PH dollar stash rises again in April, ends 3-month slide
MANILA, Philippines—The Philippines’ dollar inflow entered positive territory in April, rising with the help of the national government’s borrowings and an increase in gold prices, according to the Bangko Sentral ng Pilipinas (BSP).
In a statement, the BSP said its gross international reserve level, based on preliminary data, rose by $2.77 billion to $107.25 billion at the end of April from the end-March 2021 level of $104.48 billion.
“The latest gross international reserve level represents a more than adequate external liquidity buffer, which can help cushion the domestic economy against external shocks,” it said, adding that this buffer is equivalent to 12.3 months’ worth of imports of goods and payments of services and primary income.
The reserve is also about 7.5 times the country’s short-term external debt based on original maturity and 5.2 times based on residual maturity.
By convention, a country’s dollar reserves are viewed to be adequate if it can finance at least three months’ worth of the country’s imports of goods and payments of services and primary income.
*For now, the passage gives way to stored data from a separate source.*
Context: an optimization exercise on an open-source flow, tuned for small area. The choices shown serve that exercise and are no tape-out recipe.
In this exercise RTL edits were held to simulation tests only and were not proved equivalent to the original.

==> flow/design.v (outline; a module is shown in full before it is edited, if it fits) <==
// module pdm_capture_pipeline: 1890 lines
// module fa_cell: 10 lines
// module ha_cell: 9 lines
module pdm_capture_pipeline #(
  parameter int CHANNELS   = 4,
  parameter int CIC_ORDER  = 3,
  parameter int CIC_DELAY  = 1,
  parameter int ACC_WIDTH  = 32,
  parameter int PCM_WIDTH  = 16,
  parameter int FIFO_DEPTH = 8,
  localparam int CH_W  = (CHANNELS > 1) ? $clog2(CHANNELS) : 1,
  localparam int CNT_W = $clog2(FIFO_DEPTH) + 1
) (
  input  logic                 clk_i,
  input  logic                 rst_n_i,
  input  logic                 clk_en_i,
  input  logic                 pdm_i,
  input  logic                 pdm_valid_i,
  input  logic [CH_W-1:0]      pdm_channel_i,
  input  logic [6:0]           decimation_i,
  input  logic [4:0]           norm_shift_i,
  input  logic [15:0]          gain_i,
  output logic [PCM_WIDTH-1:0] pcm_o,
  output logic [CH_W-1:0]      pcm_channel_o,
  output logic                 pcm_valid_o,
  input  logic                 pcm_ready_i,
  output logic [CNT_W-1:0]     fifo_count_o,
  output logic                 overflow_o,
  input  logic                 clear_overflow_i
);
  // ...
==> flow/flow/run.sh <==
#!/bin/bash
# The standard layout (standard.sh: the standard synthesis, then ORFS to finish) with four
# changes:
#  - Yosys's ABC technology mapping uses flow/abc_area.script (area-oriented &nf mapping, with
#    no buffering or sizing: the layout's repair steps size and buffer the netlist); the
#    ORFS scripts are copied to scripts_area/ with only that file replaced;
#  - the port buffers that global placement inserts are the smallest buffer cell;
#  - clock tree synthesis inserts no dummy loads;
#  - after global routing, power recovery downsizes cells on paths with slack to spare.
# Each make run's full output goes to its own log here; ORFS keeps each step's log under
# orfs/logs/.
set -euo pipefail
rm -rf scripts_area
cp -r "$FLOW_HOME/scripts" scripts_area
cp flow/abc_area.script scripts_area/abc_area.script
export RECOVER_POWER=100
export BUFFER_PORTS_ARGS="-buffer_cell sky130_fd_sc_hd__buf_1"
export CTS_ARGS="-sink_clustering_enable -repair_clock_nets -sink_clustering_size 16 -sink_clustering_max_diameter 60 -buf_list sky130_fd_sc_hd__clkbuf_8 -dont_use_dummy_load"
bash standard.sh SCRIPTS_DIR="$PWD/scripts_area" synth > flow_synth.log 2>&1
bash standard.sh finish > flow_make.log 2>&1
==> flow/flow/abc_area.script <==
strash
&get -n
&st
&dch
&nf -R 200
&put
topo
stime -c
==> flow/standard.sh <==
#!/bin/bash
# synth_recipe.tcl (not shown) runs the flow's synth.tcl, then flattens the netlist and writes it again
# the make line also repeats each setting of config.mk as NAME=value (left out here)
make -C /OpenROAD-flow-scripts/flow DESIGN_CONFIG=/design/flow/config.mk WORK_HOME=/design/flow/orfs CLKGATE_MAP_FILE= SYNTH_SCRIPT=/design/flow/synth_recipe.tcl "${@:-finish}"
==> flow/config.mk <==
export PLATFORM = sky130hd
export DESIGN_NAME = pdm_capture_pipeline
export DESIGN_NICKNAME = pdm_capture_pipeline
export VERILOG_FILES = /design/flow/design.v
export SDC_FILE = /design/flow/constraint.sdc
export NUM_CORES = 4
export LEC_CHECK = 0
export ABC_AREA = 1
export CAP_MARGIN = 20
export CORE_MARGIN = 2
export CORE_UTILIZATION = 40
export CTS_BUF_LIST = sky130_fd_sc_hd__clkbuf_8
export CTS_CLUSTER_DIAMETER = 60
export CTS_CLUSTER_SIZE = 16
export SLEW_MARGIN = 20
export SYNTH_HIERARCHICAL = 1
export SYNTH_MINIMUM_KEEP_SIZE = 0
==> flow/constraint.sdc <==
create_clock -name core_clock -period 11.0 [get_ports {clk_i}]
set_input_delay 2.2000 -clock core_clock [delete_from_list [all_inputs] [get_ports {clk_i}]]
set_output_delay 2.2000 -clock core_clock [all_outputs]
set_load 0.01 [all_outputs]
“The month-on-month increase in the [dollar reserve] level reflected inflows that were mainly from the proceeds of the national government’s global and samurai bond issuances, which were deposited with the BSP,” the BSP explained.
Further, an upward adjustment in the value of the BSP’s gold holdings due to the increase in the price of gold in the international market contributed to the higher gross international reserve level, it said.
These were partly offset, however, by outflows from the national government’s payments of its foreign currency debt obligations.
Similarly, net international reserves—the difference between the BSP’s gross reserves and total short-term liabilities—increased by $2.77 billion to $107.24 billion as of end-April 2021 from the end-March 2021 level of $104.47 billion.
Short-term debt based on residual maturity refers to outstanding external debt with original maturity of one year or less, plus principal payments on medium- and long-term loans of the public and private sectors falling due within the next 12 months.
The level of GIR, as of a particular period, is considered adequate if it provides at least 100 percent cover for the payment of the country’s foreign liabilities, public and private, falling due within the immediate twelve-month period.